Now I understand you! If abandonment were the only issue here, I'd guess you were right. But I kind of played the game as a story of a quasi dad getting even closer to his daughters. As if that were the focus. As if the mom went before the story started only the be reintroduced at the very end, as a sort of payoff (that was introduced too late to pay off). Maybe it was about the daughters being broken and their path to some sort mending all along. And I would feel really bad right about then, that the best thing I could come up with to help them with their abandonment issues was sex
. This is all tongue in cheek, of course, I really don't mean to offend. I just think that the mom coming back into their lives to find out her ex moved from father to lover could be more devastating than mending. And if the abandonment issues played a role in that particular development too, it could be argued that reintroducing her could have a reversing effect on said relationship... But I get you. As I said in my initial statement, you put the emphasis on the story (abandonment; a mom characterized by absentia) whereas I'm here for the relationship between the daughters and the MC (sex; the character I'm playing).

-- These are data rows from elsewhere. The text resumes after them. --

`config.mk`:
```
export PLATFORM = sky130hd
export DESIGN_NAME = rmf_median
export DESIGN_NICKNAME = d
export VERILOG_FILES = /design/src/rmf_pkg.sv /design/src/rmf_median.sv
export SDC_FILE = /design/constraint.sdc
export NUM_CORES = 1
export LEC_CHECK = 0
export ABC_AREA = 1
export BUFFER_PORTS_ARGS = -buffer_cell sky130_fd_sc_hd__buf_2
export CAP_MARGIN = 25
export CORE_MARGIN = 1
export CORE_UTILIZATION = 45
export DETAILED_ROUTE_END_ITERATION = 7
export SLEW_MARGIN = 25
export SYNTH_ARGS = -nofsm -noshare
export SYNTH_HDL_FRONTEND = slang
export SYNTH_SLANG_ARGS = --single-unit
```
`constraint.sdc`:
```
create_clock -name vclk -period 8.75
set_input_delay 0.875 -clock vclk [all_inputs]
set_output_delay 0.875 -clock vclk [all_outputs]
set_load 0.01 [all_outputs]
```
`src/rmf_pkg.sv`:
```
// Shared types, widths and register codes for the reflect-padded median filter.
`default_nettype none

package rmf_pkg;

  localparam int PIX_W        = 8;
  localparam int NCH          = 3;
  localparam int PXW          = PIX_W * NCH;
  localparam int WIDTH_REG_W  = 11;
  localparam int HEIGHT_REG_W = 13;
  localparam int CHAN_REG_W   = 2;
  localparam int CFG_DATA_W   = 13;
  localparam int CFG_INDEX_W  = 2;
  localparam int ROW_W        = 13;
  localparam int MIN_DIM      = 4;
  localparam int MAX_HEIGHT   = 4096;

  localparam logic [WIDTH_REG_W-1:0]  WIDTH_RESET    = 11'd256;
  localparam logic [HEIGHT_REG_W-1:0] HEIGHT_RESET   = 13'd256;
  localparam logic [CHAN_REG_W-1:0]   CHANNELS_RESET = 2'd3;

  typedef logic [PIX_W-1:0] pix_t;
  typedef logic [PXW-1:0]   pxl_t;

  typedef enum logic [CFG_INDEX_W-1:0] {
    CFG_WIDTH,
    CFG_HEIGHT,
    CFG_CHANNELS
  } cfg_reg_t;

endpackage

`default_nettype wire

```
`src/rmf_median.sv`:
```
// Rank-based median of one window of 8-bit samples.
`default_nettype none

module rmf_median import rmf_pkg::*; #(
  parameter int N = 9
) (
  input  pix_t vals [N],
  output pix_t median
);

  localparam int MID = N / 2;
  localparam int RKW = $clog2(N);

  // Ties broken by position, so exactly one element has rank MID.
  always_comb begin
    logic [N-1:0]   ahead;
    logic [RKW-1:0] rank;
    pix_t           acc;
    acc = '0;
    for (int i = 0; i < N; i++) begin
      for (int j = 0; j < N; j++) begin
        ahead[j] = (vals[j] < vals[i]) || ((vals[j] == vals[i]) && (j < i));
      end
      rank = RKW'($countones(ahead));
      if (rank == RKW'(MID)) begin
        acc = acc | vals[i];
      end
    end
    median = acc;
  end

endmodule

`default_nettype wire

```
Word-level counts from Yosys, hierarchy flattened:

Cells that the tools add are included.

* $add $sub $neg: 72
* order comparisons: 81
* equality and inequality tests: 45
* multiplexer cells: 9
* bitwise operators: 8
* reductions and logical operators: 36

Operator list (number)
* 8-bit less-than comparator: 81
* 8-bit == test: 36
* 1-bit by 1-bit adder with 2-bit output: 36
* 8-bit 2-to-1 mux: 9
* 8-bit bitwise OR: 8
* 2-bit by 2-bit adder with 3-bit output: 14
* 4-bit by 1-bit adder with 4-bit output: 9
* 4-bit by 3-bit == test with 1-bit output (second input constant): 9
* 1-bit logical OR: 36
* 3-bit by 3-bit adder with 4-bit output: 7
* 4-bit adder: 6

* bits in registers: 0
* input bits: 72
* output and inout bits: 8
* logic and storage cells: 251

Longest topological paths before layout:

Gate-level depths: netlist of the first run.

* word-level depth: 23
* depth in mapped cells: 25
* mapped depth without buffers: 25

Least setup slack after synthesis of the first run:

No wires, ideal clock.

* path kind: input to output
* start: input port vals[55] (netlist bit)
* end: output port median[2]
* data arrival time: 4583 ps
* setup slack: 3292 ps
* cell stages on the path: 21
* path buffers: 0
* cells stage by stage: inv_1 > ha_1 > nand2_1 > nor2_1 > nand2_1 > nand2_1 > o21ai_0 > fa_1 > inv_1 > fa_1 > inv_1 > fa_1 > ha_1 > inv_1 > fa_1 > nand2_1 > nor2_2 > nand2_2 > nor2_1 > nor2_1 > nand2_1

* word-level cells in the longest chain between the ends: 23
* elaborated cells on any way between the ends: 99
* those cells by class: 40 x add/sub; 17 x order compare; 17 x eq/ne; 9 x mux; 8 x bitwise; 8 x reduce/logical

Ends and longest elaborated chain
* from (decl): line rmf_median.sv:7 `input pix_t vals [N],`
* 8-bit less-than comparator: line rmf_median.sv:22 `ahead[j] = (vals[j] < vals[i]) || ((vals[j] == vals[i]) && (j < i));`
* 1-bit by 1-bit adder with 2-bit output (not written as such): line rmf_median.sv:24 `rank = RKW'($countones(ahead));`
* 2-bit by 2-bit adder with 3-bit output (not written as such): line rmf_median.sv:24
* 3-bit by 3-bit adder with 4-bit output (not written as such): line rmf_median.sv:24
* 4-bit by 1-bit adder with 4-bit output (not written as such): line rmf_median.sv:24
* 4-bit by 3-bit == test with 1-bit output: line rmf_median.sv:25 `if (rank == RKW'(MID)) begin`
* 8-bit 2-to-1 mux: line rmf_median.sv:25
* 8-bit bitwise OR: line rmf_median.sv:26 `acc = acc | vals[i];`
* (+7 left out)
* 8-bit bitwise OR: line rmf_median.sv:26
* 8-bit 2-to-1 mux: line rmf_median.sv:25
* 8-bit bitwise OR: line rmf_median.sv:26
* 8-bit 2-to-1 mux: line rmf_median.sv:25
* 8-bit bitwise OR: line rmf_median.sv:26
* 8-bit 2-to-1 mux: line rmf_median.sv:25
* 8-bit bitwise OR: line rmf_median.sv:26
* 8-bit 2-to-1 mux *: line rmf_median.sv:25
* to (decl): line rmf_median.sv:8 `output pix_t median`

Mark *: on every way between the ends. The rest lies on a longest branch, timed or not.

Final worst setup path of the first run:

* start: input port vals[29] (netlist bit)
* end: output port median[2]

The elaborated chain is that of the path after synthesis.

==> impl_metrics.toml, run 1 <==
[critical_path]
critPathRequiredTime_ns = 7.88
endpoint_kind = "output port"
crit_path_cell_trace = "buf_2 > inv_1 > ha_1 > a21oi_1 > o21a_1 > nand2_1 > nand2_1 > inv_1 > fa_1 > inv_1 > ha_1 > inv_1 > fa_1 > inv_1 > fa_1 > fa_1 > nor2_1 > nand2_1 > inv_2 > nand3_1 > nand2_1 > nor2_1 > nand2_1 > buf_2"
cp_data_arrival_time_ns = 5.54
crit_slowest_cell = "fa_1"
crit_type = "in2out"
crit_fanout = 8
slowest_delay_ns = 0.54
crit_path_start_kind = "input port"

[route]
wl_per_cell_um = 19.3
top_layer_used = "met4"
route.detailed.drc = 0
ant_nets = 0
wl_met3_um = 2300
first_iter_violations = 578
drt-total-wl_um = 30900
via_count = 8797
first_pass_iters = 6
via_per_inst = 5.50
m1WireLength_um = 14900
wl_met2_um = 13000

[die]
design.core.area_um2 = 18900
rows = 50
initial_core_util = 0.464
die-width_um = 142
ioPinCount = 80
die_h_um = 142
die_area_um2 = 20000

[sta]
rsz0062_at_grt = "no"
fin_hold_ws_ns = 2.16
tightest_slew_ns = 0.889
period_minus_slack_ns = 6.42
fin_setup_tns_ns = 0
slew_viol_final = 0
setup_viol = 0
finalCritPeriodShare = 0.733
hold_viol_final = 0
slew_headroom = 0.401
fmax_mhz = 156

[final_layout]
seqCellArea_um2 = 0
stdcell_count = 1600
n_antenna_cell = 0
area_growth_pct = 8.28
final_util = 0.503
fin_nets = 1772
clockBufferCount = 0
nFlopsAndLatches = 0
drive_gt1_frac = 0.0776

[global_route]
grt-ovfl-total = 0
grt_max_degree = 10
antenna_found_initial = 0
grt_pass1_wl_um = 47000
grt_util_all_layers = 0.315
grt_pass1_vias = 8071

[placed_design]
portBuffers = 80
dp_hpwl_um = 26400
gp_congestion = 0.898
dp.cells = 1600

[job]
drv_cap = 0

[min_path]
whs_path_depth = 6
hp-start = "vals[64]"
hold_end = "median[0]"
holdCritPathClass = "in2out"

[clock_network]
cts_resized = 0
cts_hold_buf = 0
cts_setup_buffers = 0

[synthesis]
ys_seq_area_frac = 0
synth_cell_types = 24
syn_avg_cell_area_um2 = 6.96
syn_nets = 1690
syn_area_um2 = 8770
yosysWarningCount = 0
synthCells = 1260

[pwr]
power.leakage_nw = 5.48
power_density_nw_per_um2 = 159
ir_drop_v = 0.000155

[outcome]
outcome = "finished, final reports clean"
==> cell usage after synthesis <==
cell type	instances	share of area
a21boi_0	1	0.00086
a21o_1	11	0.0094
a21oi_1	138	0.079
a21oi_4	1	0.0019
a31oi_1	5	0.0036
and2_1	2	0.0014
clkinv_1	2	0.00086
fa_1	36	0.082
ha_1	322	0.46
inv_1	183	0.078
inv_2	7	0.0030
nand2_1	256	0.11
nand2_2	10	0.0071
nand3_1	83	0.047
nand3b_1	1	0.00086
nand4_1	15	0.011
nor2_1	95	0.041
nor2_2	4	0.0029
nor2_4	2	0.0026
nor3_1	2	0.0011
o211ai_1	4	0.0034
o21a_1	29	0.025
o21ai_0	50	0.029
o21ai_1	1	0.00057
==> power by group <==
| part | internal, W | total, W | switching (W) | leakage (nW) |
|---|---|---|---|---|
| Clock | 0 | 0 | 0 | 0 |
| Combinational | 0.000514 | 0.00151 | 0.000996 | 5.48 |
| Sequential | 0 | 0 | 0 | 0 |
==> worst max-delay path by stage <==
stage / depth (start not counted) / end / slack (ns) / from
after floorplan: 21 / median[2] / 3.29 / vals[55]
after global placement: 18 / median[4] / 2.35 / vals[7]
after global routing: 24 / median[2] / 2.04 / vals[31]
final: 24 / median[2] / 2.33 / vals[29]
after CTS: 24 / median[2] / 2.35 / vals[29]
after detailed placement: 24 / median[2] / 2.33 / vals[29]
==> layout make-up <==
type | count | area (µm²)
repair buffers | 80 | 400
multi-input cells | 1068 | 8050
inverters | 192 | 721
fillers | 2036 | 9400
well taps | 260 | 325
==> layer usage <==
layer | track usage | up-vias
met4 | 0.0560 | 0
met1 | 0.465 | 4030
li1 | - | 4466
met3 | 0.0317 | 26
met5 | 0 | -
met2 | 0.495 | 275
==> cell families (layout without fill, tap and decap cells) <==
family | Yosys count | after routing | share of synthesized area
AO/OA/AOI/OAI | 240 | 240 | 0.152
adder cells (fa/ha/maj) | 358 | 358 | 0.542
buffers and inverters | 192 | 272 | 0.0822
AND/OR/NAND/NOR | 470 | 470 | 0.224
==> through the flow <==
step	cell area, µm²	worst slack (ns)	total power, W
after floorplan	8770	3.29	0.000992
after global placement	9490	2.35	0.00146
after detailed placement	9490	2.33	0.00149
after CTS	9490	2.35	0.00149
after global routing	9490	2.04	0.00170
final	9490	2.33	0.00151
==> critical path: cells and delay by family <==
| kind | cells | cell delay [ns] |
|---|---|---|
| AOI/OAI and AO/OA | 2 | 0.35 |
| and+or+nand+nor | 8 | 0.83 |
| buffers and inverters | 8 | 0.96 |
| adders and majority gates | 6 | 2.51 |
==> cells in the final DEF, fill, tap and decap left out, types with 11 or more instances in the layout <==
master / netlist / routed
ha_1: 322 / 322
nand2_1: 256 / 256
a21o_1: 11 / 11
o21a_1: 29 / 29
a21oi_1: 138 / 138
nand3_1: 83 / 83
o21ai_0: 50 / 50
nor2_1: 95 / 95
inv_1: 183 / 183
fa_1: 36 / 36
buf_2: 0 / 80
nand4_1: 15 / 15
Note: power is estimated with default switching activity, not from simulation.
==> run 2, diff against run 1 <==
--- a/config.mk
+++ b/config.mk
@@ -11,6 +11,7 @@
 export CORE_MARGIN = 1
 export CORE_UTILIZATION = 45
 export DETAILED_ROUTE_END_ITERATION = 7
+export PLACE_DENSITY = 0.66
 export SLEW_MARGIN = 25
 export SYNTH_ARGS = -nofsm -noshare
 export SYNTH_HDL_FRONTEND = slang
==> constraint.sdc (replaced) <==
create_clock -name vclk -period 5.45
set_input_delay 0.545 -clock vclk [all_inputs]
set_output_delay 0.545 -clock vclk [all_outputs]
set_load 0.01 [all_outputs]
==> impl_metrics.toml, run 2 (same netlist as run 1, synthesis figures left out) <==
[min_path]
holdCritPathClass = "in2out"

[sta]
setup_viol = 0
period_minus_slack_ns = 5.32
slew_headroom = 0.599
slew_viol_final = 0
tightest_slew_ns = 0.595
fmax_mhz = 188
fin_hold_ws_ns = 1.54
setup_slack_ns = 0.128
finalCritPeriodShare = 0.976
hold_viol_final = 0

[pwr]
ir_drop_v = 0.000248
switching_share = 0.618
seq_power_share = 0
clock_power_share = 0
internal_power_w = 0.00106
combPwrFrac = 1.000
power.leakage_nw = 6.00
netSwitchingPower_w = 0.00170
power_density_nw_per_um2 = 253

[final_layout]
layout_commonest_cell = "ha_1"
fin_nets = 1880
seqCellArea_um2 = 0
drive_gt1_frac = 0.206
final_cell_mix = "ha_1 (298), nand2_1 (247), inv_1 (168)"
n_fill_cell = 1842
clockBufferCount = 0
nFlopsAndLatches = 0
n_antenna_cell = 0
area_growth_pct = 24.3

[critical_path]
crit_slowest_cell = "fa_1"
critPathRequiredTime_ns = 4.91
cp_data_arrival_time_ns = 4.78
crit_fanout = 8
crit_path_start_kind = "input port"
endpoint_kind = "output port"
slowest_delay_ns = 0.44
crit_path_frequent_cell = "nand2_1"
crit_family = "adder cells"
cp.buffers_inverters = 7
crit_path_cell_trace = "buf_2 > clkinvlp_4 > buf_4 > ha_1 > a21oi_1 > o21a_1 > o211ai_1 > ha_1 > inv_1 > fa_1 > fa_1 > inv_1 > ha_1 > fa_1 > nand2_1 > inv_2 > nand3_1 > nand2_1 > nor2_1 > nand2_1 > nor2_1 > nand2_1 > buf_2"
crit_type = "in2out"

[global_route]
grt_util_all_layers = 0.325
grt-ovfl-total = 0
grt_max_degree = 10
grt_pass1_wl_um = 48900
grt_pass1_vias = 8618
antenna_found_initial = 0

[die]
die_h_um = 142
die_area_um2 = 20000
die-width_um = 142
rows = 50
initial_core_util = 0.464
ioPinCount = 80
design.core.area_um2 = 18900

[placed_design]
dp_hpwl_um = 27900
portBuffers = 80
pre_cts_slack_ns = -0.0202
gp_congestion = 1.01

[clock_network]
cts_hold_buf = 0

[route]
ant_nets = 0
first_pass_iters = 5
via_count = 9507
via_per_inst = 5.57
wl_per_cell_um = 19.2
drt-total-wl_um = 32900
first_iter_violations = 797
route.detailed.drc = 0

[job]
drv_cap = 0

[outcome]
outcome = "finished, final reports clean"
==> run 2: cell count changes in the layout (fill, tap and decap cells not counted), sizes merged <==
cell      previous run  this run
buf                 80       180
clkbuf               0         8
clkinvlp             0         6
inv                190       184
==> run 2: worst paths after layout <==
check                 startpoint   endpoint  cells after the start  slack, ns
worst max-delay path    vals[37]  median[2]                     23       0.13
worst min-delay path    vals[30]  median[6]                      6       1.54
==> run 2: power by group through the flow <==
stage	registers (W)	logic (W)	clock network [W]
after CTS	0	0.00251	0
after global routing	0	0.00305	0
after global placement	0	0.00246	0
after detailed placement	0	0.00250	0
after floorplan	0	0.00159	0
final	0	0.00276	0
==> run 2: layer usage <==
layer / global-route usage / up-vias / wire (µm)
li1: - / 4688 / -
met1: 0.477 / 4338 / 14900
met2: 0.496 / 409 / 13700
met3: 0.0270 / 72 / 2830
met4: 0.107 / 0 / 1400
met5: 0 / - / 0
==> run 2: tightest hold or removal path, stage by stage <==
cell and delay (ns):
buf_2 0.10, nand3_1 0.07, nand2_1 0.05, nor2_1 0.04, nand2_1 0.06, buf_2 0.13
==> run 2: final cells by class <==
class	instances	area (µm²)	share of cell area
inverters	192	748	0.0686
well taps	260	325	0.0298
multi-input cells	1068	8540	0.784
repair buffers	188	1280	0.118
==> run 2: what timing repair did <==
item                                    in CTS  in global routing
pin swaps                                    0                 40
resized for setup                            1                127
endpoints found under the setup margin       5                  8
buffers inserted                             0                 13
==> run 2: metrics by stage <==
step / total power (W) / instances / setup TNS [ns] / instance area (µm²) / utilization
after floorplan: 0.00159 / 1260 / 0 / 8770 / -
after global placement: 0.00246 / 1695 / 0 / 10200 / 0.540
after detailed placement: 0.00250 / 1695 / -0.0475 / 10200 / 0.540
after CTS: 0.00251 / 1695 / 0 / 10200 / 0.540
after global routing: 0.00305 / 1708 / -0.167 / 10900 / 0.577
final: 0.00276 / 1708 / 0 / 10900 / 0.577
==> run 3, diff against run 2 <==
--- a/config.mk
+++ b/config.mk
@@ -8,10 +8,12 @@
 export ABC_AREA = 1
 export BUFFER_PORTS_ARGS = -buffer_cell sky130_fd_sc_hd__buf_2
 export CAP_MARGIN = 25
+export CELL_PAD_IN_SITES_DETAIL_PLACEMENT = 2
+export CELL_PAD_IN_SITES_GLOBAL_PLACEMENT = 2
 export CORE_MARGIN = 1
-export CORE_UTILIZATION = 45
+export CORE_UTILIZATION = 33
 export DETAILED_ROUTE_END_ITERATION = 7
-export PLACE_DENSITY = 0.66
+export PLACE_DENSITY_LB_ADDON = 0.1
 export SLEW_MARGIN = 25
 export SYNTH_ARGS = -nofsm -noshare
 export SYNTH_HDL_FRONTEND = slang
==> impl_metrics.toml, run 3 (same netlist as run 1, synthesis figures left out) <==
[outcome]
outcome = "finished with violations"
violations = "negative setup slack"

[pwr]
ir_drop_v = 0.000337
power_density_nw_per_um2 = 291
power.leakage_nw = 6.45

[final_layout]
clockBufferCount = 0
final_cell_mix = "ha_1 (285), nand2_1 (226), buf_4 (179)"
final_cell_area_um2 = 12200
fin_nets = 1961
area_growth_pct = 38.9
layout_commonest_cell = "ha_1"
drive_gt1_frac = 0.309
nFlopsAndLatches = 0
stdcell_count = 1864
n_antenna_cell = 0
final_util = 0.467
seqCellArea_um2 = 0

[critical_path]
cp_data_arrival_time_ns = 5.18
cp.buffers_inverters = 7
critPathRequiredTime_ns = 4.91
crit_path_start_kind = "input port"
crit_family = "adder cells"
crit_path_cell_trace = "buf_4 > clkinvlp_4 > buf_4 > ha_1 > nand2_1 > nor2_1 > nand3_1 > o21ai_0 > fa_1 > inv_1 > fa_1 > ha_2 > inv_1 > fa_1 > nand2_2 > nor2_4 > buf_6 > nand3_1 > nand2_1 > nor2_1 > nand2_1 > buf_2"
endpoint_kind = "output port"
crit_type = "in2out"
crit_slowest_cell = "o21ai_0"
slowest_delay_ns = 0.62
crit_fanout = 5

[placed_design]
portBuffers = 80
gp_congestion = 0.910
dp_hpwl_um = 38400
pre_cts_slack_ns = -0.310
dp.cells = 1838
placed_area_um2 = 10900

[sta]
rsz0062_at_grt = "yes"
period_minus_slack_ns = 5.73
slew_headroom = 0.508
setup_slack_ns = -0.279
setup_viol = 8
tightest_slew_ns = 0.731
finalCritPeriodShare = 1.05
fmax_mhz = 175
slew_viol_final = 0
hold_viol_final = 0
fin_setup_tns_ns = -1.61

[die]
ioPinCount = 80
die_h_um = 165
die-width_um = 165
rows = 59
design.core.area_um2 = 26100
die_area_um2 = 27200
initial_core_util = 0.336

[min_path]
holdCritPathClass = "in2out"

[global_route]
grt_util_all_layers = 0.328
grt-ovfl-total = 0
grt_pass1_wl_um = 65200
antenna_found_initial = 0
grt_pass1_vias = 10944
grt_max_degree = 10

[route]
via_count = 10644
first_iter_violations = 560
wl_per_cell_um = 27.2
first_pass_iters = 5
drt-total-wl_um = 50700
ant_nets = 0
route.detailed.drc = 0
via_per_inst = 5.71

[job]
drv_cap = 0

[clock_network]
cts_hold_buf = 0
## run 3: cell types whose count changed in the layout (fill, tap and decap cells not counted), moves of 12 or more
cell and change:
o21ai_0 -14, nor2_1 -14, ha_4 +12, buf_4 +70, inv_1 -16, nand2_2 +17
nand2_1 -21, buf_6 +13, nand3_1 -13, ha_1 -13
## run 3: what timing repair did
| item | 4_1_cts | 5_1_grt |
|---|---|---|
| setup buffers | 13 | 13 |
| pin swaps | 20 | 76 |
| gates resized for setup | 77 | 193 |
| endpoints found under the setup margin | 8 | 8 |
## run 3: worst paths after layout
check,end,startpoint,cells after the start
max,median[0],vals[28],22
min,median[5],vals[29],6
## run 3: worst min-delay path, stage by stage
cell     delay (ns)
buf_2          0.12
nand3_1        0.08
nand2_1        0.07
nor2_2         0.04
nand2_1        0.05
buf_2          0.12
## run 3: per-stage QoR
stage | hold WS (ns) | power (W)
floorplan | 1.32 | 0.00159
global placement | 1.54 | 0.00273
detailed placement | 1.55 | 0.00286
CTS | 1.57 | 0.00301
global route | 1.63 | 0.00378
finish | 1.58 | 0.00354
## run 3: metal layers
| metal | track usage | vias up | wire, µm |
|---|---|---|---|
| met5 | 0 | - | 0 |
| met2 | 0.551 | 301 | 24000 |
| li1 | - | 4848 | - |
| met1 | 0.446 | 5389 | 22200 |
| met3 | 0.0281 | 106 | 2210 |
| met4 | 0.0884 | 0 | 2320 |
## run 3: power breakdown
group / internal, W / leakage, nW / switching [W]
combinational: 0.00131 / 6.45 / 0.00223
clock: 0 / 0 / 0
sequential: 0 / 0 / 0
## run 3: cell type report
cell class | instances | area [µm²]
inverters | 192 | 767
multi-input cells | 1068 | 8970
repair buffers | 269 | 2010
well taps | 335 | 419
fillers | 3023 | 13900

No. I only suggested to separate it into two: First you'd have the confrontation, with everybody talking (even shouting if you'd like) and the mom telling her story and making amends. Then she leaves. And the second part, where you focus in on each of them individually, their specific struggles with the abandonment and what they are going to do about it, happens later during their ending (where it's now). The time that went by in-between makes any sort of mending/resolution even more believable, because there was time to contemplate and as you said, healing takes time. Plus, you would have considerably less repetition, which admittedly is only a problem for those of us who try out all the endings. In any way, my suggestions are of course suggestions that'd require more work/time and I know that can be a real issue, always.